Saturday, January 31, 2009

Claims-based authentification in next SharePoint

Microsoft is replacing the authentication system for SharePoint Server and will instead rely on a new claims-based identity model.

The goal is to have SharePoint incorporate an authentication model that works with any corporate identity system, including Active Directory, LDAPv3-based directories, application-specific databases and new user-centric identity models(LiveID, OpenID) and InfoCard systems(Microsoft’s CardSpace and Novell’s Digital Me).

SharePoint will lose the current authentication system, criticised for its rigidity, in favor of using claims about a user, such as age or group membership, that are passed to obtain access to the SharePoint environment and systems accessed from Sharepoint applications.

The claims architecture, part of Microsoft’s Metasystem model for a distributed identity architecture, is based on such protocols as WS-Federation, WS-Trust and the Security Assertion Markup Language (SAML).

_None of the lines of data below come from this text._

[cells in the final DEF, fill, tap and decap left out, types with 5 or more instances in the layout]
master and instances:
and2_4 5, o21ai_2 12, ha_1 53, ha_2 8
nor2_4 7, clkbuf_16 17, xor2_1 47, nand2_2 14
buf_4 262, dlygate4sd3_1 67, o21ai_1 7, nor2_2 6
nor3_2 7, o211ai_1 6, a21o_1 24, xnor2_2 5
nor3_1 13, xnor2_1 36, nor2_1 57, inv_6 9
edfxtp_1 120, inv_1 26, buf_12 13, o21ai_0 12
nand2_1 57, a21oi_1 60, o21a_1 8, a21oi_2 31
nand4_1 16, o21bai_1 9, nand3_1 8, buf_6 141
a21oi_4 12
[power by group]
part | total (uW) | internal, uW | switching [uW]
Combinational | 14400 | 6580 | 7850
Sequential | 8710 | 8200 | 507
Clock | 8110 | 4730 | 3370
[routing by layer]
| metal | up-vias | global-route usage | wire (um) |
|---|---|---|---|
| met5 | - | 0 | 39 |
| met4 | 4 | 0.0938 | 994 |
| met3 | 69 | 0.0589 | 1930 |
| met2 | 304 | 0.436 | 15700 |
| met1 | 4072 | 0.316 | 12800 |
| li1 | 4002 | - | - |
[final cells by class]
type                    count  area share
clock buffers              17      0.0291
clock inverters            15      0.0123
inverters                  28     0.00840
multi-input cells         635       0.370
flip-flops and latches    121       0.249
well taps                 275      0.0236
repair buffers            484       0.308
**src/rtl/tsrb_pkg.sv**
```systemverilog
`default_nettype none
package tsrb_pkg;

  localparam int unsigned CAPACITY_DEF  = 4096;
  localparam int unsigned SEG_BYTES_DEF = 8;
  localparam int unsigned READ_MAX_DEF  = 64;
  localparam int unsigned CAP_REG_W     = 13;

  typedef enum logic {
    OP_PUSH = 1'b0,
    OP_READ = 1'b1
  } op_e;

  typedef enum logic [1:0] {
    ST_OK       = 2'd0,
    ST_CAPACITY = 2'd1,
    ST_CONFLICT = 2'd2,
    ST_TRUNC    = 2'd3
  } status_e;

  typedef enum logic {
    CFG_BASE_SEQ = 1'b0,
    CFG_CAPACITY = 1'b1
  } cfg_idx_e;

  // per-bank flags toward the merge stage
  typedef struct packed {
    logic present;
    logic conflict;
    logic fresh;
  } lane_stat_t;

  // merged view of all banks
  typedef struct packed {
    logic       conflict;
    logic [3:0] fresh;
    logic [3:0] lead;
  } merge_t;

endpackage
`default_nettype wire

```
**src/rtl/tsrb_merge.sv**
```systemverilog
`default_nettype none
module tsrb_merge #(
  parameter int unsigned NB = 8,
  parameter int unsigned LB = 3,
  parameter int unsigned XW = 14
) (
  input  wire tsrb_pkg::lane_stat_t stat_i [NB],
  input  wire logic [XW-1:0]        base_i,
  input  wire logic [XW-1:0]        cap_i,
  output tsrb_pkg::merge_t          merge_o
);
  import tsrb_pkg::*;

  logic [LB-1:0] bank;
  logic          run;

  always_comb begin
    merge_o = '0;
    run     = 1'b1;
    bank    = '0;
    for (int k = 0; k < NB; k++) begin
      merge_o.conflict = merge_o.conflict | stat_i[k].conflict;
      merge_o.fresh    = merge_o.fresh + 4'(stat_i[k].fresh);
      // walk in byte order starting at the bank that holds base
      bank = base_i[LB-1:0] + LB'(k);
      run  = run && stat_i[bank].present && ((base_i + XW'(k)) < cap_i);
      merge_o.lead = merge_o.lead + 4'(run);
    end
  end

endmodule
`default_nettype wire

```
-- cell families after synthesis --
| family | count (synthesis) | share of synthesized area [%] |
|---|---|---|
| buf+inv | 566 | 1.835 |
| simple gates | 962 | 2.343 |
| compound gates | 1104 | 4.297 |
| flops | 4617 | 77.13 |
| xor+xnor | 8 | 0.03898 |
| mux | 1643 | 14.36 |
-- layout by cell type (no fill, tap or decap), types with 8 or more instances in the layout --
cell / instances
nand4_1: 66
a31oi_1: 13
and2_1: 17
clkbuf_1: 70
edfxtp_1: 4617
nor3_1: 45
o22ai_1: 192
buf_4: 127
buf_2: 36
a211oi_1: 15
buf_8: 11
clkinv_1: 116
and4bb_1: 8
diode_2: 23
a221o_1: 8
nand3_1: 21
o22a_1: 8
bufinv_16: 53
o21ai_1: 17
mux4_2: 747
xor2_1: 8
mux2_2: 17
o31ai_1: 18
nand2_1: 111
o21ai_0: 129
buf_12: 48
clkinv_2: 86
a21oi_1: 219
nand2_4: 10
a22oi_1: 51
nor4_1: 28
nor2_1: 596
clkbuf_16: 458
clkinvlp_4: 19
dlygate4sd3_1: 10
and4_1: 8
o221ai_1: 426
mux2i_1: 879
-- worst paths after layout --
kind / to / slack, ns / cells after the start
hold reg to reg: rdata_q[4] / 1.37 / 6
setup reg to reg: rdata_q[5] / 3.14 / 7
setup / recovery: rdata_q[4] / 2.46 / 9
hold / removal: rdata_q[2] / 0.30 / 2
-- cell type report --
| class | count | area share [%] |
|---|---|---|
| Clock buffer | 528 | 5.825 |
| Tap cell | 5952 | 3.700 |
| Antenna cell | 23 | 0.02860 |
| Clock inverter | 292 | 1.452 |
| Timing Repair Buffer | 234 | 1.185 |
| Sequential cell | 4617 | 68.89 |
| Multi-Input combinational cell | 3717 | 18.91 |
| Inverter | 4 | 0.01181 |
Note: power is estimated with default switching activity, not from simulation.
<file path="src/rtl/utf8d_pkg.sv">
// Shared types and constants for the 31-bit legacy UTF-8 decoder.
package utf8d_pkg;

  localparam int unsigned ByteW  = 8;
  localparam int unsigned CpW    = 31;
  localparam int unsigned BatchW = 16;
  localparam int unsigned LeftW  = 3;

  // Continuation payload mask
  localparam logic [ByteW-1:0] ContMask = 8'h3F;

  // Lead byte classes
  typedef enum logic [2:0] {
    LeadAscii,
    LeadTwo,
    LeadThree,
    LeadFour,
    LeadFive,
    LeadSix,
    LeadBad
  } lead_kind_e;

  // One decoded character between the front and the back
  typedef struct packed {
    logic [CpW-1:0] code_point;
    logic           decode_error;
  } char_t;

  // Classify a byte in lead position
  function automatic lead_kind_e classify_lead(input logic [ByteW-1:0] b);
    lead_kind_e kind;
    if ((b & 8'h80) == 8'h00) begin
      kind = LeadAscii;
    end else if ((b & 8'hE0) == 8'hC0) begin
      kind = LeadTwo;
    end else if ((b & 8'hF0) == 8'hE0) begin
      kind = LeadThree;
    end else if ((b & 8'hF8) == 8'hF0) begin
      kind = LeadFour;
    end else if ((b & 8'hFC) == 8'hF8) begin
      kind = LeadFive;
    end else if ((b & 8'hFE) == 8'hFC) begin
      kind = LeadSix;
    end else begin
      kind = LeadBad;
    end
    return kind;
  endfunction

endpackage

</file>
<file path="src/rtl/utf8d_front.sv">
// Front end: accepts bytes, tracks sequence state and gathers code point bits.
module utf8d_front (
  input  logic                          clk_i,
  input  logic                          rst_ni,
  input  logic                          accept_i,
  input  logic [utf8d_pkg::ByteW-1:0]   data_byte_i,
  output logic                          char_valid_o,
  output utf8d_pkg::char_t              char_o
);
  import utf8d_pkg::*;

  logic [LeftW-1:0] bytes_left_q, bytes_left_d;
  logic [CpW-1:0]   acc_q, acc_d;
  logic [CpW-1:0]   acc_shift;
  lead_kind_e       kind;

  assign acc_shift = {acc_q[CpW-7:0], data_byte_i[5:0] & ContMask[5:0]};
  assign kind      = classify_lead(data_byte_i);

  // Decode one byte
  always_comb begin
    bytes_left_d       = bytes_left_q;
    acc_d              = acc_q;
    char_valid_o       = 1'b0;
    char_o.code_point  = '0;
    char_o.decode_error = 1'b0;
    if (accept_i) begin
      if (bytes_left_q != '0) begin
        bytes_left_d = bytes_left_q - 1'b1;
        if (bytes_left_q == LeftW'(1)) begin
          char_valid_o      = 1'b1;
          char_o.code_point = acc_shift;
          acc_d             = '0;
        end else begin
          acc_d = acc_shift;
        end
      end else begin
        unique case (kind)
          LeadAscii: begin
            char_valid_o      = 1'b1;
            char_o.code_point = CpW'(data_byte_i);
          end
          LeadTwo: begin
            acc_d        = CpW'(data_byte_i & 8'h1F);
            bytes_left_d = LeftW'(1);
          end
          LeadThree: begin
            acc_d        = CpW'(data_byte_i & 8'h0F);
            bytes_left_d = LeftW'(2);
          end
          LeadFour: begin
            acc_d        = CpW'(data_byte_i & 8'h07);
            bytes_left_d = LeftW'(3);
          end
          LeadFive: begin
            acc_d        = CpW'(data_byte_i & 8'h03);
            bytes_left_d = LeftW'(4);
          end
          LeadSix: begin
            acc_d        = CpW'(data_byte_i & 8'h01);
            bytes_left_d = LeftW'(5);
          end
          default: begin
            acc_d               = '0;
            char_valid_o        = 1'b1;
            char_o.decode_error = 1'b1;
          end
        endcase
      end
    end
  end

  // Sequence state
  always_ff @(posedge clk_i or negedge rst_ni) begin
    if (!rst_ni) begin
      bytes_left_q <= '0;
      acc_q        <= '0;
    end else begin
      bytes_left_q <= bytes_left_d;
      acc_q        <= acc_d;
    end
  end

endmodule

</file>
<file path="src/rtl/utf8d_fifo.sv">
// Small queue of decoded characters between the front and the back.
module utf8d_fifo #(
  parameter int unsigned Depth = 4
) (
  input  logic             clk_i,
  input  logic             rst_ni,
  input  logic             push_i,
  input  utf8d_pkg::char_t data_i,
  input  logic             pop_i,
  output utf8d_pkg::char_t data_o,
  output logic             full_o,
  output logic             empty_o
);
  import utf8d_pkg::*;

  localparam int unsigned AddrW = (Depth > 1) ? $clog2(Depth) : 1;
  localparam int unsigned CntW  = $clog2(Depth + 1);

  char_t            mem_q [Depth];
  logic [AddrW-1:0] wr_ptr_q, wr_ptr_d;
  logic [AddrW-1:0] rd_ptr_q, rd_ptr_d;
  logic [CntW-1:0]  cnt_q, cnt_d;
  logic             do_push, do_pop;

  assign full_o  = (cnt_q == CntW'(Depth));
  assign empty_o = (cnt_q == '0);
  assign do_push = push_i && !full_o;
  assign do_pop  = pop_i && !empty_o;
  assign data_o  = mem_q[rd_ptr_q];

  // Pointer and fill count update
  always_comb begin
    wr_ptr_d = wr_ptr_q;
    rd_ptr_d = rd_ptr_q;
    if (do_push) begin
      wr_ptr_d = (wr_ptr_q == AddrW'(Depth - 1)) ? '0 : wr_ptr_q + 1'b1;
    end
    if (do_pop) begin
      rd_ptr_d = (rd_ptr_q == AddrW'(Depth - 1)) ? '0 : rd_ptr_q + 1'b1;
    end
    cnt_d = cnt_q + CntW'(do_push) - CntW'(do_pop);
  end

  always_ff @(posedge clk_i or negedge rst_ni) begin
    if (!rst_ni) begin
      wr_ptr_q <= '0;
      rd_ptr_q <= '0;
      cnt_q    <= '0;
    end else begin
      wr_ptr_q <= wr_ptr_d;
      rd_ptr_q <= rd_ptr_d;
      cnt_q    <= cnt_d;
    end
  end

  // Storage, no reset
  always_ff @(posedge clk_i) begin
    if (do_push) begin
      mem_q[wr_ptr_q] <= data_i;
    end
  end

endmodule

</file>
<file path="src/rtl/utf8d_back.sv">
// Back end: batch counting, configuration register and result register.
module utf8d_back (
  input  logic                         clk_i,
  input  logic                         rst_ni,
  input  logic                         cfg_valid,
  output logic                         cfg_ready,
  input  logic [utf8d_pkg::BatchW-1:0] batch_length_i,
  input  logic                         q_empty_i,
  input  utf8d_pkg::char_t             q_data_i,
  output logic                         q_pop_o,
  input  logic                         pop,
  output logic                         empty,
  output logic [utf8d_pkg::CpW-1:0]    code_point_o,
  output logic                         decode_error_o,
  output logic                         batch_last_o
);
  import utf8d_pkg::*;

  logic [BatchW-1:0] batch_len_q;
  logic [BatchW-1:0] count_q, count_d;
  logic [BatchW-1:0] count_inc;
  logic              out_valid_q;
  logic              mark;
  logic              take;

  assign cfg_ready = 1'b1;
  assign empty     = !out_valid_q;
  assign take      = !q_empty_i && (!out_valid_q || pop);
  assign q_pop_o   = take;
  assign count_inc = count_q + 1'b1;

  // Batch mark for the character being loaded
  always_comb begin
    mark    = 1'b0;
    count_d = count_q;
    if (take && !q_data_i.decode_error && (batch_len_q != '0)) begin
      if ((count_inc >= batch_len_q) || (count_inc == '0)) begin
        mark    = 1'b1;
        count_d = '0;
      end else begin
        count_d = count_inc;
      end
    end
  end

  // Control state and configuration
  always_ff @(posedge clk_i or negedge rst_ni) begin
    if (!rst_ni) begin
      batch_len_q <= '0;
      count_q     <= '0;
      out_valid_q <= 1'b0;
    end else begin
      if (cfg_valid) begin
        batch_len_q <= batch_length_i;
      end
      count_q <= count_d;
      if (take) begin
        out_valid_q <= 1'b1;
      end else if (pop) begin
        out_valid_q <= 1'b0;
      end
    end
  end

  // Result payload
  always_ff @(posedge clk_i) begin
    if (take) begin
      code_point_o   <= q_data_i.code_point;
      decode_error_o <= q_data_i.decode_error;
      batch_last_o   <= mark;
    end
  end

endmodule

</file>
<file path="src/rtl/utf8_decoder_31bit_unit.sv">
// Top level of the 31-bit legacy UTF-8 decoder.
// A byte that completes a character goes into the character queue, then into the result register.
// Throughput: one byte per cycle while full is low; bytes that do not finish a character produce no result.
// full rises only when the character queue (FifoDepth beats) and the result register are full.
// Reset: asynchronous active-low; clears sequence state, batch count, batch length and queues.
module utf8_decoder_31bit_unit #(
  parameter int unsigned FifoDepth = 4
) (
  input  logic                         clk_i,
  input  logic                         rst_ni,
  input  logic                         push,
  output logic                         full,
  input  logic [utf8d_pkg::ByteW-1:0]  data_byte_i,
  input  logic                         cfg_valid,
  output logic                         cfg_ready,
  input  logic [utf8d_pkg::BatchW-1:0] batch_length_i,
  output logic                         empty,
  input  logic                         pop,
  output logic [utf8d_pkg::CpW-1:0]    code_point_o,
  output logic                         decode_error_o,
  output logic                         batch_last_o
);
  import utf8d_pkg::*;

  logic  accept;
  logic  char_valid;
  char_t char_in;
  char_t char_out;
  logic  q_empty;
  logic  q_pop;

  assign accept = push && !full;

  utf8d_front u_front (
    .clk_i        (clk_i),
    .rst_ni       (rst_ni),
    .accept_i     (accept),
    .data_byte_i  (data_byte_i),
    .char_valid_o (char_valid),
    .char_o       (char_in)
  );

  utf8d_fifo #(
    .Depth (FifoDepth)
  ) u_fifo (
    .clk_i   (clk_i),
    .rst_ni  (rst_ni),
    .push_i  (char_valid),
    .data_i  (char_in),
    .pop_i   (q_pop),
    .data_o  (char_out),
    .full_o  (full),
    .empty_o (q_empty)
  );

  utf8d_back u_back (
    .clk_i          (clk_i),
    .rst_ni         (rst_ni),
    .cfg_valid      (cfg_valid),
    .cfg_ready      (cfg_ready),
    .batch_length_i (batch_length_i),
    .q_empty_i      (q_empty),
    .q_data_i       (char_out),
    .q_pop_o        (q_pop),
    .pop            (pop),
    .empty          (empty),
    .code_point_o   (code_point_o),
    .decode_error_o (decode_error_o),
    .batch_last_o   (batch_last_o)
  );

endmodule

</file>
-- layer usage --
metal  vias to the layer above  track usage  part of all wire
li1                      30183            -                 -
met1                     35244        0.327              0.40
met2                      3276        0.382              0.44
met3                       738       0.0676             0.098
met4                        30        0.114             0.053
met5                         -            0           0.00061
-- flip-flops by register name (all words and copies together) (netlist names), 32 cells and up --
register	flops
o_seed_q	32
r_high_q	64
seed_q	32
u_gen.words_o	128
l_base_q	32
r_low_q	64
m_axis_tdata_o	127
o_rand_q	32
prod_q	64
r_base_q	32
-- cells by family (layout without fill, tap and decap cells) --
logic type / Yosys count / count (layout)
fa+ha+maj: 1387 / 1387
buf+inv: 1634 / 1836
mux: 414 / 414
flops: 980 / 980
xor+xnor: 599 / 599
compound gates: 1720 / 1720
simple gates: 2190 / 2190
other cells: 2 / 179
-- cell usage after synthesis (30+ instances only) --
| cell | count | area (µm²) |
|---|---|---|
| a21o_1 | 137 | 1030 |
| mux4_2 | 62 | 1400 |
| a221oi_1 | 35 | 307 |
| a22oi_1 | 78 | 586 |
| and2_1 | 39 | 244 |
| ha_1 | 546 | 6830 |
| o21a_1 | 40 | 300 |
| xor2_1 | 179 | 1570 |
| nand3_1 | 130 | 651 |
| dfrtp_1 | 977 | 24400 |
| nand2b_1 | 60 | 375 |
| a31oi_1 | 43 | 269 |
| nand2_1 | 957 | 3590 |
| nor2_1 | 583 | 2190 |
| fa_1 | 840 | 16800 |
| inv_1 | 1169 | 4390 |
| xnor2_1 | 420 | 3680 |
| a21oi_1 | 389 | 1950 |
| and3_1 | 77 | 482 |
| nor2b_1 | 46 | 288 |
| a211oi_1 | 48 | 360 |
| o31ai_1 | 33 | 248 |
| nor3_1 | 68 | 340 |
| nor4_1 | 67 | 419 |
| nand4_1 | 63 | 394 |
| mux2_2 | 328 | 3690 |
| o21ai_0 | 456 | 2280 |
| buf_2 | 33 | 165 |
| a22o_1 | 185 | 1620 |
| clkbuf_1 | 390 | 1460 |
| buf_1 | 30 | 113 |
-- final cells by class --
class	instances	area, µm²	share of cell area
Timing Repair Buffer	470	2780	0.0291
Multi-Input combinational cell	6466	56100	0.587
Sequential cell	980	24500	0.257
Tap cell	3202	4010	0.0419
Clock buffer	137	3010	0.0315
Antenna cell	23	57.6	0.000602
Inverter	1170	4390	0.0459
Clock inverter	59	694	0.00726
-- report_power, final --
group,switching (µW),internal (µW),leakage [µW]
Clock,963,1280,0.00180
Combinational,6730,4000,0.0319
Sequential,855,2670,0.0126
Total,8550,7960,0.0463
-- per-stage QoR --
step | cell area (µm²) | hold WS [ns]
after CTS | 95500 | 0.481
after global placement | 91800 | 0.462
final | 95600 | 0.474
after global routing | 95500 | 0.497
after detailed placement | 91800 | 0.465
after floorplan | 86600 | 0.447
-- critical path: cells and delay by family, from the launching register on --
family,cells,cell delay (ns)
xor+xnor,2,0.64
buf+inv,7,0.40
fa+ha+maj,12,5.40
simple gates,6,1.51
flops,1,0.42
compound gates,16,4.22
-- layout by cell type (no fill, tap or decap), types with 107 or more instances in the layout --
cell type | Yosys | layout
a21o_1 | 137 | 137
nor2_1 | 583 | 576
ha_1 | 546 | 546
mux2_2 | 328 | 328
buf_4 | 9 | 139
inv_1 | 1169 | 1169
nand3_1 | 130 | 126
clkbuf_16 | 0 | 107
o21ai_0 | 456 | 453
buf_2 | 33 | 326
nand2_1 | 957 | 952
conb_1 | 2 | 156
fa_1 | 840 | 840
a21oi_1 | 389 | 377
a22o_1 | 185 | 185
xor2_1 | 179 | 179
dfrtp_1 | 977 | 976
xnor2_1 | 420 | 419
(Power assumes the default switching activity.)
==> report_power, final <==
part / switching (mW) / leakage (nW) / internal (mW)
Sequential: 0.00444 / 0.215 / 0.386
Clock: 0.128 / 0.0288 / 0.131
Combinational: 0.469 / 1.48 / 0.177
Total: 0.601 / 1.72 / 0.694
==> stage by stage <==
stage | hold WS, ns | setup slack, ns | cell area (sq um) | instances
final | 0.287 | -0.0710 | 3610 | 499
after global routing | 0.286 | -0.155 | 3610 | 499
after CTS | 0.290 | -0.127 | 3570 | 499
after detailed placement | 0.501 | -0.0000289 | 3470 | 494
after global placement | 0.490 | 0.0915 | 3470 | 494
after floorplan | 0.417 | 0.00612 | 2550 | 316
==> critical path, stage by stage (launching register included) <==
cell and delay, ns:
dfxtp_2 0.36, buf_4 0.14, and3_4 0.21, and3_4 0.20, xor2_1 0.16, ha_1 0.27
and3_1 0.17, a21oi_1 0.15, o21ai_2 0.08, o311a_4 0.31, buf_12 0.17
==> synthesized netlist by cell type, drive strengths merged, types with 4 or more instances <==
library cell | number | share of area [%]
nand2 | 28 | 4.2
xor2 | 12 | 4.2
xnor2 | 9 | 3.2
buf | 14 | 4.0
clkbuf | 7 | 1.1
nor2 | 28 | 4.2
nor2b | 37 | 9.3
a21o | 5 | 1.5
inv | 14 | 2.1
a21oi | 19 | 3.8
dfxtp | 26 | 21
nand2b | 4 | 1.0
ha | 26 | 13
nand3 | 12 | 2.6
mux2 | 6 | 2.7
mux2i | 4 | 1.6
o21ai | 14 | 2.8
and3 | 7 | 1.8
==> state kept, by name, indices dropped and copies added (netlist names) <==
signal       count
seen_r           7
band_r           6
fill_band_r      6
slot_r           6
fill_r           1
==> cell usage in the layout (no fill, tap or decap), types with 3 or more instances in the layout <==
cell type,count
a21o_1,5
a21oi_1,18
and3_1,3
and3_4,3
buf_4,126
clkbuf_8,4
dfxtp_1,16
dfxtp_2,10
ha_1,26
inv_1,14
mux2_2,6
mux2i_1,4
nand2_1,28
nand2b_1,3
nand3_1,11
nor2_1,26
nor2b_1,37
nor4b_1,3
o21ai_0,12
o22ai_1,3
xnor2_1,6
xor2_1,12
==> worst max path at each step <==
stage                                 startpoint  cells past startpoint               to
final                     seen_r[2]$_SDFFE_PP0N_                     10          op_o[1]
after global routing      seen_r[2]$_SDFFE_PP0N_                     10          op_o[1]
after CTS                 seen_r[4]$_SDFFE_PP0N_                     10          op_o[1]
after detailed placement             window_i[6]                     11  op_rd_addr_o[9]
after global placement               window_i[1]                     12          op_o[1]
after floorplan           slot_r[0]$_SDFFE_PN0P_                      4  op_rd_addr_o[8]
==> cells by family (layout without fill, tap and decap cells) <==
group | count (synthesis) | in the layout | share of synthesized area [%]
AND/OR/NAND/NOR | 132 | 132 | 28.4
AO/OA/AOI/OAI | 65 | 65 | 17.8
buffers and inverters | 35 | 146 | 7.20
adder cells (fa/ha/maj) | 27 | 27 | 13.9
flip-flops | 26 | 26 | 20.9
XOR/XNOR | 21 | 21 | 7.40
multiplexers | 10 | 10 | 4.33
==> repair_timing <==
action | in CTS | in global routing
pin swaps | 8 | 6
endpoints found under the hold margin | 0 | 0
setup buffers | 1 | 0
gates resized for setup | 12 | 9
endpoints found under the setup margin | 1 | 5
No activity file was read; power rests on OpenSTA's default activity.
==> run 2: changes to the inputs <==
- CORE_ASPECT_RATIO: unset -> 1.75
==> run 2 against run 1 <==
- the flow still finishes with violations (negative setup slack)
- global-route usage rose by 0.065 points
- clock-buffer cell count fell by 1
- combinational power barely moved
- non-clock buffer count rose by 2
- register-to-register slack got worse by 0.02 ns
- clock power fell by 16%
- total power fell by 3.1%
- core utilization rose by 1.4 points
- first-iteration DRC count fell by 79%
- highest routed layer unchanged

The Metasystem includes an emerging technology Microsoft developed called Security Token Service (STS), which handles the exchange of claims.

Claims could be built dynamically, picking up information about users and validating existing claims via a trusted source. The advantage of a claims-based system is that it is flexible and designed for heterogeneous identity environments.

From a stratigic point of view, the interesting thing is that Microsoft hopes that the claims architecture, which can be built on technologies available today, will replace identity systems that are based on a single-point-of-truth, typically a directory of user information. Most of today's identity management system are based on the single-point-of-truth policy.